Support router as replica with pipelines by Bihan · Pull Request #3721 · dstackai/dstack

Bihan · 2026-03-31T12:32:47Z

Refer design document for this PR is here.

r4victor · 2026-04-08T06:19:13Z

+
+
+class ServiceRouterWorkerSyncFetcher(Fetcher[ServiceRouterWorkerSyncPipelineItem]):
+    @sentry_utils.instrument_named_task("pipeline_tasks.ServiceRouterWorkerSyncFetcher.fetch")


I recently added @sentry_utils.instrument_pipeline_task – use it to avoid hardcoding pipeline_tasks prefix.

r4victor · 2026-04-08T06:28:33Z

+            run_model = sync_row.run
+            if run_model is None:
+                await session.delete(sync_row)
+                await session.commit()
+                return


How can run_model be None here?

I thought what if the run row can be hard-deleted, so sync_row.run becomes None. If this is not possible we can delete this block.

But you defined run_id as non-optional with ondelete="CASCADE" - how can it be possible?

You are right. Maybe I delete this block.

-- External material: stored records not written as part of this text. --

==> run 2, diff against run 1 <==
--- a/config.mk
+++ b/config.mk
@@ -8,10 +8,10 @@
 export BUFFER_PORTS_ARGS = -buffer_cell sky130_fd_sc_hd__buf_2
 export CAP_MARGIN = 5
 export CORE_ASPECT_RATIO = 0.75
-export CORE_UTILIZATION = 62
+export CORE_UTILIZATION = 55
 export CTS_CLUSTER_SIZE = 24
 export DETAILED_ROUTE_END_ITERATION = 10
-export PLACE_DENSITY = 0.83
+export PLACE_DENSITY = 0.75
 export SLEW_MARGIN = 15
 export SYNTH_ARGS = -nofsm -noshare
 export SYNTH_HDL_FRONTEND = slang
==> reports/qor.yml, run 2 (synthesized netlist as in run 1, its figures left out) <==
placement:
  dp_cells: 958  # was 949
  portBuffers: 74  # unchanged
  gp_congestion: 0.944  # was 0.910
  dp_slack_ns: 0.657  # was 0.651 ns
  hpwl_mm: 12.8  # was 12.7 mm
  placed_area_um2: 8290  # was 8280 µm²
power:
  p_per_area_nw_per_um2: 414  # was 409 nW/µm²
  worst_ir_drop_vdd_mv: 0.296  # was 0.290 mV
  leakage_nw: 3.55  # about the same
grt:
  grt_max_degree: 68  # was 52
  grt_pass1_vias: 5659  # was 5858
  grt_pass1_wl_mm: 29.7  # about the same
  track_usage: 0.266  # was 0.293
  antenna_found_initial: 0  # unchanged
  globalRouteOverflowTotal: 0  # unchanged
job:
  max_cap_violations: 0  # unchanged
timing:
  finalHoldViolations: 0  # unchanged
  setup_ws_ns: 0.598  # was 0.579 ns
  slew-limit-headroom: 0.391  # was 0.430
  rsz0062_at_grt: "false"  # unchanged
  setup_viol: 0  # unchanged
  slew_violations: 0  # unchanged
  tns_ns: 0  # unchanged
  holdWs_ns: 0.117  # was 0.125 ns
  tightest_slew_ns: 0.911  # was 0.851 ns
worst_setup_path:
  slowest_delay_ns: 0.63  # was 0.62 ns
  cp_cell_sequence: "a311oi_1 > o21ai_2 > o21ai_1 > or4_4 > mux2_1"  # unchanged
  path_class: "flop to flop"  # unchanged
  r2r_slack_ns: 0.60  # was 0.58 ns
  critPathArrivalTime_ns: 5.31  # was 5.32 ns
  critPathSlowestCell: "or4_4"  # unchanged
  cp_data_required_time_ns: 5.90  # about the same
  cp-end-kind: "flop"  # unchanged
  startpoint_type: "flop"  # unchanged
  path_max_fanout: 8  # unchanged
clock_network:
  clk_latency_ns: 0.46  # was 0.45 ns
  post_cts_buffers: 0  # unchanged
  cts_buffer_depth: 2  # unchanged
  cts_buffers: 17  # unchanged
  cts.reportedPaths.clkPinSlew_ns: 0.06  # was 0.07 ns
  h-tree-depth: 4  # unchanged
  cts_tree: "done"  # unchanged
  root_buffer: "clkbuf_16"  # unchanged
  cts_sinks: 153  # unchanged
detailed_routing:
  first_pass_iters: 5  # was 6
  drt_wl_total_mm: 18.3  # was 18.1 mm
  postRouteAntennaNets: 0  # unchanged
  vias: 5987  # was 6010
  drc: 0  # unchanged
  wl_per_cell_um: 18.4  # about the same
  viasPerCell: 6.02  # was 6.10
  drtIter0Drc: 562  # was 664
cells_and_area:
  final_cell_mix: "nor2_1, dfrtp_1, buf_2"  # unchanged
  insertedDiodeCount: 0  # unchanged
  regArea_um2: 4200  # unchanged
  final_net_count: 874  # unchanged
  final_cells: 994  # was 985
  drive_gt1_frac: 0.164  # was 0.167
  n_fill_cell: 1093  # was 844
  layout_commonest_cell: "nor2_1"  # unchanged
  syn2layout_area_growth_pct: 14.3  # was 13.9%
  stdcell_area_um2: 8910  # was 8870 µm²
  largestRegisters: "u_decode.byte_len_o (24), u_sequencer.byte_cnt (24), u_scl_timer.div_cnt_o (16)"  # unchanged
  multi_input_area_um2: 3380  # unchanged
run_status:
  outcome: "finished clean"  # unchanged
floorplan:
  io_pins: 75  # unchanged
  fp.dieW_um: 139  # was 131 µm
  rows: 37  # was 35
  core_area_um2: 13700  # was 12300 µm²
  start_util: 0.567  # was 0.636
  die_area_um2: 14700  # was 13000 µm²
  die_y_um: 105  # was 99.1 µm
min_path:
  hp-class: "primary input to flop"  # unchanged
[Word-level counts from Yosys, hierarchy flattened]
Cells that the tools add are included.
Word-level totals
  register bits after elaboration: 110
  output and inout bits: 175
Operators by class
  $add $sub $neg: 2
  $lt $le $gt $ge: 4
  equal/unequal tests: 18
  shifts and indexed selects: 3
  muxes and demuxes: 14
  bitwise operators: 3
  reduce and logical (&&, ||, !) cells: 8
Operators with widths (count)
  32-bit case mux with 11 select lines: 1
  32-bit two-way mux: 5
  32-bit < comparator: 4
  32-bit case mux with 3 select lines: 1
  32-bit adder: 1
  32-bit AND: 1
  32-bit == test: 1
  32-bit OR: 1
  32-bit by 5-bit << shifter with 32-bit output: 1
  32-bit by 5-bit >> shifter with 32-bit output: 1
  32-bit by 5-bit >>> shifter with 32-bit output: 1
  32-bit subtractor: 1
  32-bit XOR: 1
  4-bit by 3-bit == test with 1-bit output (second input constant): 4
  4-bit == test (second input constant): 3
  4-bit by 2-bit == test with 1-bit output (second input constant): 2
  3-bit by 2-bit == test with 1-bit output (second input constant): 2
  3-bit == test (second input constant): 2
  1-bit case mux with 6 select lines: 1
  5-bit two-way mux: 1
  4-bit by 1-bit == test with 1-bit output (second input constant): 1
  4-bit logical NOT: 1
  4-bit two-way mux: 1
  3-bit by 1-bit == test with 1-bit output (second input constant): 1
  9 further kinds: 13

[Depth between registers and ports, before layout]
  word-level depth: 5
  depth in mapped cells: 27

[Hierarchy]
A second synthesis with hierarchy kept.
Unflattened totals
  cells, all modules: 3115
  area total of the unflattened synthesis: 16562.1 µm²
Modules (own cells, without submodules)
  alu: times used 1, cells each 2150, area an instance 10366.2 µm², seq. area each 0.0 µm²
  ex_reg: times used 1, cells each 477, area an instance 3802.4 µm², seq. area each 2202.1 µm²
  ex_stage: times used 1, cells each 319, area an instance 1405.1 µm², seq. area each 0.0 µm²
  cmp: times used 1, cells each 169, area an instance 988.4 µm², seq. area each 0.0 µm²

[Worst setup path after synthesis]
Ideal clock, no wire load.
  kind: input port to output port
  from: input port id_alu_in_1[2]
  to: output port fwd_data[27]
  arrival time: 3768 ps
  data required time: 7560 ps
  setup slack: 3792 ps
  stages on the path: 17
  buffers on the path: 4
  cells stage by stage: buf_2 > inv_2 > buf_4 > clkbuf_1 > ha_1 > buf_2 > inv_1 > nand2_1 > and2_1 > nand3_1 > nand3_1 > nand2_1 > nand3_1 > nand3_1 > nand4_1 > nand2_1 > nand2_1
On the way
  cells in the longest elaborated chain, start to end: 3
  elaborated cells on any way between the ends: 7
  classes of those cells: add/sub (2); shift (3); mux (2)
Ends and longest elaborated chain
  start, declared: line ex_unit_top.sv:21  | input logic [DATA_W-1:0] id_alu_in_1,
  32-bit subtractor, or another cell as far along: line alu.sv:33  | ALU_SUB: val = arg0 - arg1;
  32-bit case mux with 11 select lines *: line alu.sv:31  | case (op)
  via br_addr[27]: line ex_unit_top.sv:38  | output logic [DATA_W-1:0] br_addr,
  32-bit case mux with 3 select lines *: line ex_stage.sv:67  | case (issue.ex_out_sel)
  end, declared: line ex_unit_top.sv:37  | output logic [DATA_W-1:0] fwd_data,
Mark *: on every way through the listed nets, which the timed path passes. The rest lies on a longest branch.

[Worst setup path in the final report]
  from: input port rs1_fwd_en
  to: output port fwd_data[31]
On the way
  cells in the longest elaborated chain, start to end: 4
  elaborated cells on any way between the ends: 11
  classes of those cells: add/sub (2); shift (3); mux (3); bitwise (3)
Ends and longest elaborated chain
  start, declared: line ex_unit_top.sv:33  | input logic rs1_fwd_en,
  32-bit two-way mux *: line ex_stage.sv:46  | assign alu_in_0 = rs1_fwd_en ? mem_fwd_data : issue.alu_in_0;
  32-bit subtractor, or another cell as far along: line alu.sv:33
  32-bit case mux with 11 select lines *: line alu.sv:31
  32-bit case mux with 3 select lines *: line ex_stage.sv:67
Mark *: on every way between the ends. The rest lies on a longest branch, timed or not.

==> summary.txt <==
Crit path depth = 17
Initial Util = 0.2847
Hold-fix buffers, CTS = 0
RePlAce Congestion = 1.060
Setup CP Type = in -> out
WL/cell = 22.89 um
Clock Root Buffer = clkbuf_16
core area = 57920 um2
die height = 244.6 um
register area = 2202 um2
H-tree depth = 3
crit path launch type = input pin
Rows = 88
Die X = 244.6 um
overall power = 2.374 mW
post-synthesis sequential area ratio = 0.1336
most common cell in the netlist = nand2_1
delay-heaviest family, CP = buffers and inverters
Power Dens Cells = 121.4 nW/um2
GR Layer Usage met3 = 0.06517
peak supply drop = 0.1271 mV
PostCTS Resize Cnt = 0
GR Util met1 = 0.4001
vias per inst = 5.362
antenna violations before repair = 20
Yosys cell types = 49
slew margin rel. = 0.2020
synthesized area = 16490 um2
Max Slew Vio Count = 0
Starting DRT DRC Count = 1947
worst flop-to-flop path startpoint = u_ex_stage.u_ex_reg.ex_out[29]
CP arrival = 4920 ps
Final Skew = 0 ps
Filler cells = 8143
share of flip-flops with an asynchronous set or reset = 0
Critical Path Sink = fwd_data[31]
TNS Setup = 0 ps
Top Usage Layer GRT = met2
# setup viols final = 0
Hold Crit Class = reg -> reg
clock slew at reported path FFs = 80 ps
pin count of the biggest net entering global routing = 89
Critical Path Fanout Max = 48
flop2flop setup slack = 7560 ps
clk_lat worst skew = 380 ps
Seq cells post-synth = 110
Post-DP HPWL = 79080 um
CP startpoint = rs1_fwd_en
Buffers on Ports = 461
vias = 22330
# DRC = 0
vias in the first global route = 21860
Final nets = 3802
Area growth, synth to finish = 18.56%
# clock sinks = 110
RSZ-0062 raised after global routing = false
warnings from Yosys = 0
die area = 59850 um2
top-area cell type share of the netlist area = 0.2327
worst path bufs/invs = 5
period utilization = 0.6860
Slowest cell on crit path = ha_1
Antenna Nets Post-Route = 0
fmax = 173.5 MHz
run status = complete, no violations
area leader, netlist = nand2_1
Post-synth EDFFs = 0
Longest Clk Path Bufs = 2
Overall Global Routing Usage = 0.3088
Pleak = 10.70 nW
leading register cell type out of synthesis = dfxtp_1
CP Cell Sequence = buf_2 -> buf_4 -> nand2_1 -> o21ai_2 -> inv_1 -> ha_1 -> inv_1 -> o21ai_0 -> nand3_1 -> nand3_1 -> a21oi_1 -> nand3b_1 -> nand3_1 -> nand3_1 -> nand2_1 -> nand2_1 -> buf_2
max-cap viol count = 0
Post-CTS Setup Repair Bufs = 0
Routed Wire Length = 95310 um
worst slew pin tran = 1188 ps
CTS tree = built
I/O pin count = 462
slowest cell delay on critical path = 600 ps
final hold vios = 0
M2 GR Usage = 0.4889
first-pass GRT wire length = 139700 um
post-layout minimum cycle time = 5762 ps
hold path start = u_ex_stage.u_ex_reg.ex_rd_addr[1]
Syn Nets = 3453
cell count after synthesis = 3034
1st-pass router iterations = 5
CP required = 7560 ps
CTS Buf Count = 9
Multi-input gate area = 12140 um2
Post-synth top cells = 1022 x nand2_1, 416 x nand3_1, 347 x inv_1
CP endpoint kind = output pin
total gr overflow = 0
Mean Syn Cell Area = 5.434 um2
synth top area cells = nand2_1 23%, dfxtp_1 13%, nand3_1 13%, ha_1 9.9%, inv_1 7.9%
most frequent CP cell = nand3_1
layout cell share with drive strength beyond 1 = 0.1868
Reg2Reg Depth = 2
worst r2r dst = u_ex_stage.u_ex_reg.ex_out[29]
===== src/flat_wrapper.sv =====
// flat-port wrapper written by rule: the top's interface ports become plain ports
module crossbar_flat import noc_pkg::*;
  (clk, rst_n, out_valid, out_flit, req_head_flit, req_xb_sel, req_xb_enable);
  noc_req_if req_i ();
  input  logic clk;
  input  logic rst_n;
  output logic  [`NOC_NUM_PORTS-1:0] out_valid;
  output flit_t [`NOC_NUM_PORTS-1:0] out_flit;
  input wire logic [$bits(req_i.head_flit)-1:0] req_head_flit;
  input wire logic [$bits(req_i.xb_sel)-1:0] req_xb_sel;
  input wire logic [$bits(req_i.xb_enable)-1:0] req_xb_enable;
  assign req_i.head_flit = req_head_flit;
  assign req_i.xb_sel = req_xb_sel;
  assign req_i.xb_enable = req_xb_enable;
  crossbar u_core (.clk(clk), .rst_n(rst_n), .req(req_i), .out_valid(out_valid), .out_flit(out_flit));
endmodule

===== config.mk =====
export PLATFORM = sky130hd
export DESIGN_NAME = crossbar_flat
export DESIGN_NICKNAME = d
export VERILOG_FILES = /design/src/verilog/noc_pkg.sv /design/src/verilog/noc_req_if.sv /design/src/verilog/crossbar.sv /design/src/flat_wrapper.sv
export VERILOG_INCLUDE_DIRS = /design/src /design/src/include
export SDC_FILE = /design/constraint.sdc
export NUM_CORES = 1
export LEC_CHECK = 0
export ABC_AREA = 0
export BUFFER_PORTS_ARGS = -buffer_cell sky130_fd_sc_hd__buf_2
export CORE_ASPECT_RATIO = 1.75
export CORE_MARGIN = 4
export CORE_UTILIZATION = 54
export DETAILED_ROUTE_END_ITERATION = 10
export PLACE_DENSITY = 0.92
export SYNTH_ARGS = -nofsm -noshare
export SYNTH_HDL_FRONTEND = slang
export SYNTH_SLANG_ARGS = --single-unit

===== constraint.sdc =====
create_clock -name clk -period 0.8 [get_ports clk]
set_input_delay 0.08 -clock clk [delete_from_list [all_inputs] [get_ports clk]]
set_output_delay 0.08 -clock clk [all_outputs]
set_load 0.01 [all_outputs]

r4victor · 2026-04-08T06:34:42Z

+                .options(
+                    selectinload(RunModel.project),
+                    selectinload(RunModel.jobs).selectinload(JobModel.project),
+                    selectinload(RunModel.jobs)
+                    .selectinload(JobModel.instance)
+                    .selectinload(InstanceModel.project),
+                )
+            )


This is potentially a very inefficient select – a run can have thousands of job submissions. Select only the jobs that the processing needs, i.e. only the router replica job. Also every selectinload will be a separate query here – not sure if it's justified. joinedload may be a better suited for a one-to-one rel. Also, try to avoid loading all models's columns and use load_only to select only the necessary.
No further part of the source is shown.